:: Work to complete ::
Exact copies of all the records below should be returned.

:: Records contained in a dataset ::
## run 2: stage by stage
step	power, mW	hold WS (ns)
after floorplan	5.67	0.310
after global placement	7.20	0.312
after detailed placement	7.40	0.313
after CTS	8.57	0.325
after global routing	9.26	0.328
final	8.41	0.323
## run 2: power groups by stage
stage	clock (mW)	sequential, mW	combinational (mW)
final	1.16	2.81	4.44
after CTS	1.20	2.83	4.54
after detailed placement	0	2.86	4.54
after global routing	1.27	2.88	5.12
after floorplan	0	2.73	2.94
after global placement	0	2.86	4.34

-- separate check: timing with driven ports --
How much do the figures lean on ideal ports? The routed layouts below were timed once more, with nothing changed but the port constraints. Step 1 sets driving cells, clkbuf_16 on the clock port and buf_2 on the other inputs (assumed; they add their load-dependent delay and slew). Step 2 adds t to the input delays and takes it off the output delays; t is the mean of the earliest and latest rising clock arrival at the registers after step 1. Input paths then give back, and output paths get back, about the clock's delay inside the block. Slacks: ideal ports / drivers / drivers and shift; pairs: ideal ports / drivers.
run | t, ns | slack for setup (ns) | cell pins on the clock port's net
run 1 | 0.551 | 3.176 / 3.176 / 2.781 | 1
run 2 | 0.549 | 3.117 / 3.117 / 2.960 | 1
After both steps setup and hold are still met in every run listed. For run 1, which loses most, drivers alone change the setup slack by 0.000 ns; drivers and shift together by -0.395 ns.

:: Solution to this task ::
## run 2: stage by stage
step	power, mW	hold WS (ns)
after floorplan	5.67	0.310
after global placement	7.20	0.312
after detailed placement	7.40	0.313
after CTS	8.57	0.325
after global routing	9.26	0.328
final	8.41	0.323
## run 2: power groups by stage
stage	clock (mW)	sequential, mW	combinational (mW)
final	1.16	2.81	4.44
after CTS	1.20	2.83	4.54
after detailed placement	0	2.86	4.54
after global routing	1.27	2.88	5.12
after floorplan	0	2.73	2.94
after global placement	0	2.86	4.34

-- separate check: timing with driven ports --
How much do the figures lean on ideal ports? The routed layouts below were timed once more, with nothing changed but the port constraints. Step 1 sets driving cells, clkbuf_16 on the clock port and buf_2 on the other inputs (assumed; they add their load-dependent delay and slew). Step 2 adds t to the input delays and takes it off the output delays; t is the mean of the earliest and latest rising clock arrival at the registers after step 1. Input paths then give back, and output paths get back, about the clock's delay inside the block. Slacks: ideal ports / drivers / drivers and shift; pairs: ideal ports / drivers.
run | t, ns | slack for setup (ns) | cell pins on the clock port's net
run 1 | 0.551 | 3.176 / 3.176 / 2.781 | 1
run 2 | 0.549 | 3.117 / 3.117 / 2.960 | 1
After both steps setup and hold are still met in every run listed. For run 1, which loses most, drivers alone change the setup slack by 0.000 ns; drivers and shift together by -0.395 ns.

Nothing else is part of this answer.